Baseball

The Rise of Process+: How an Advanced Stat Is Spotlighting Undervalued Hitters

A deep look at the metric reshaping fantasy baseball and player evaluation

The Hidden Edge in Hitting

Pitcher List’s Process+ has quickly become a cornerstone of modern hitting analysis, bundling decision‑making, contact quality and raw power into a single, easy‑to‑read number.

What makes the metric especially compelling is its stability curve: the Decision Value and Contact components settle after roughly 400 pitches seen, while the Power component needs about 800 pitches to fully manifest. This allows analysts to separate early‑season noise from genuine skill.

When the list of the top twenty Process+ performers is examined, a mix of perennial MVP candidates and surprising newcomers emerges. Names like Yordan Alvarez, Bryce Harper, Aaron Judge and Mike Trout sit near the summit, but the group also includes players who entered the season on waiver wires and have since leveraged the metric to carve out larger roles.

Among the standouts are Munetaka Murakami and Kazuma Okamoto, whose Contact Value scores are modest but whose swing decisions are sharp and whose power profiles are elite. Their ability to generate high exit velocities despite modest contact rates illustrates how Process+ captures the full picture of a hitter’s potential.

Other recent waiver‑wire successes such as Miguel Vargas, Alec Burleson, Ryan Jeffers and Dillon Dingler have turned the metric into a validation tool, showing that a strong Process+ can forecast breakout performance even when traditional stats lag.

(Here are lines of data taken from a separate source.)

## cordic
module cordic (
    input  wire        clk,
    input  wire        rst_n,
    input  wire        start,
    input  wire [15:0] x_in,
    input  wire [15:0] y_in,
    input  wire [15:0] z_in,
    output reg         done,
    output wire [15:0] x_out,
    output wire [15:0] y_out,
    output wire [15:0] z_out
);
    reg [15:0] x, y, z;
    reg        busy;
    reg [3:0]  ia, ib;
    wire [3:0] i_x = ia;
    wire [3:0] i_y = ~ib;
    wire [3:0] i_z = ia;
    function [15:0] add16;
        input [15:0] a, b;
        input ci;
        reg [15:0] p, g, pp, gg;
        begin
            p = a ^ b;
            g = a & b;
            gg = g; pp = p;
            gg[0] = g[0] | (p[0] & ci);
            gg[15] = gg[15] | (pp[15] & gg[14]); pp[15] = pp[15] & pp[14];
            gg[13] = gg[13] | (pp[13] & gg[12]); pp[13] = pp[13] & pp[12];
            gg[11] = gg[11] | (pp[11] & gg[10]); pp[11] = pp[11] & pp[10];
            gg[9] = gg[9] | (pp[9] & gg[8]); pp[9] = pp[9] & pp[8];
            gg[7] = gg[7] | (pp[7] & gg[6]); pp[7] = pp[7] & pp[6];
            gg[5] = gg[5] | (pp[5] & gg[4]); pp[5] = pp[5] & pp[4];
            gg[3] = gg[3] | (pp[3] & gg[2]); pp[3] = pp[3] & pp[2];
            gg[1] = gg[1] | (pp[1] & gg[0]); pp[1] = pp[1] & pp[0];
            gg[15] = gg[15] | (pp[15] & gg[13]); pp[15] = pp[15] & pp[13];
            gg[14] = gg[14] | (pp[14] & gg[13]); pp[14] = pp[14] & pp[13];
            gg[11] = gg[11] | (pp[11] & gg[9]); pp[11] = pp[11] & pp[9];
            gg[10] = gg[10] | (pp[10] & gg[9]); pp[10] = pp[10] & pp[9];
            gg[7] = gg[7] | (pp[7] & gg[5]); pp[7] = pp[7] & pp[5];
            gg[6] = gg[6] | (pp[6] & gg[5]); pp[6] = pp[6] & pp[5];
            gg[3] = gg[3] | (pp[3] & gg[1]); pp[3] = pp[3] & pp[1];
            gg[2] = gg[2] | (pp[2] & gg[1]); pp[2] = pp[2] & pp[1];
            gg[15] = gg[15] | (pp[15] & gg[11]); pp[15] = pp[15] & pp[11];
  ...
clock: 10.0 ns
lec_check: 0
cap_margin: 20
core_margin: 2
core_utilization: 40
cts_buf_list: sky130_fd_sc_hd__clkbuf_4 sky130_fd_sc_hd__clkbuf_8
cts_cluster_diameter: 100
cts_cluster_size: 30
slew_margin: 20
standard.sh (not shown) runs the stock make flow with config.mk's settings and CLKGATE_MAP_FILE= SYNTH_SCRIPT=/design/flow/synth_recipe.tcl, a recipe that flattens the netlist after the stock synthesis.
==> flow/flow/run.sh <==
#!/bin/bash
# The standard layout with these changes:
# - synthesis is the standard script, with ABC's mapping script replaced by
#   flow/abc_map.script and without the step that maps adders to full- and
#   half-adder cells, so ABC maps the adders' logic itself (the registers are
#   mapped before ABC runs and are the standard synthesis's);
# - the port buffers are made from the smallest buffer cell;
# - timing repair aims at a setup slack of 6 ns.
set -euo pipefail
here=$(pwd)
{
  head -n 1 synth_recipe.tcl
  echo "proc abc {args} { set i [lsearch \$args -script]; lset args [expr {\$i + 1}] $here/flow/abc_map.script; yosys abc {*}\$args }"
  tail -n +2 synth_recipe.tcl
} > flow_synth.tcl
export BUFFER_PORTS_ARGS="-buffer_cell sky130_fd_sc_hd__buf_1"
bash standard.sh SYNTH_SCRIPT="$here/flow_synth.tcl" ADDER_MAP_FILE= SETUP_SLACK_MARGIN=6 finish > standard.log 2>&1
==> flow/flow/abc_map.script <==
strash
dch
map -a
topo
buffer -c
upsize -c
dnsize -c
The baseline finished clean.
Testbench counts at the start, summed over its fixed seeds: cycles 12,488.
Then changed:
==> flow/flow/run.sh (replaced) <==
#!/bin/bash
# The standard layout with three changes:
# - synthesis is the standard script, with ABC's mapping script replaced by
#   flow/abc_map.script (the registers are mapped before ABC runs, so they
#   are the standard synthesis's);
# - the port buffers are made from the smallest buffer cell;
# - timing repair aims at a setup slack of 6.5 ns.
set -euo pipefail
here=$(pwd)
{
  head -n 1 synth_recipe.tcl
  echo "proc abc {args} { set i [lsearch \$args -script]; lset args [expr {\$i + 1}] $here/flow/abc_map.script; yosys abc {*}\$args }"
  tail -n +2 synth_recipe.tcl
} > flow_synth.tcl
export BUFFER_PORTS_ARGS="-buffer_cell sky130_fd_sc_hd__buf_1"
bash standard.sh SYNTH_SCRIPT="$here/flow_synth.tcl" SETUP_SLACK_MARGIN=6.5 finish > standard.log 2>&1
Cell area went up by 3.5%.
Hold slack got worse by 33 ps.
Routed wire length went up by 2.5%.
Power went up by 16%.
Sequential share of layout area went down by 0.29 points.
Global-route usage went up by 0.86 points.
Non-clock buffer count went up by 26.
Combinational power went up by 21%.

Current hot streaks reinforce the narrative. Casey Schmitt, hitting .285/.338/.500 with six homers and 18 RBI, boasts a 14.6% barrel rate and a 47.6% hard‑hit rate that signal sustained power. Adolis Garcia’s hard‑hit rate has climbed to 53%, accompanied by a career‑high exit velocity, while Daniel Schneemann’s .272/.357/.447 line with four homers and a 9.2% barrel rate underscores a rising floor.

Looking Ahead

The broader cohort of players available in deeper league formats — including Carson Benge, Luis Garcia Jr., and Trevor Larnach — demonstrates how Process+ is expanding the talent pool that fantasy managers can target, rewarding those who excel in decision value and swing quality even when surface stats appear modest. As more data accumulates, Process+ will continue to refine its stabilization thresholds, offering an increasingly reliable gauge of hitter upside and keeping the discovery of hidden gems a constant feature of the baseball landscape.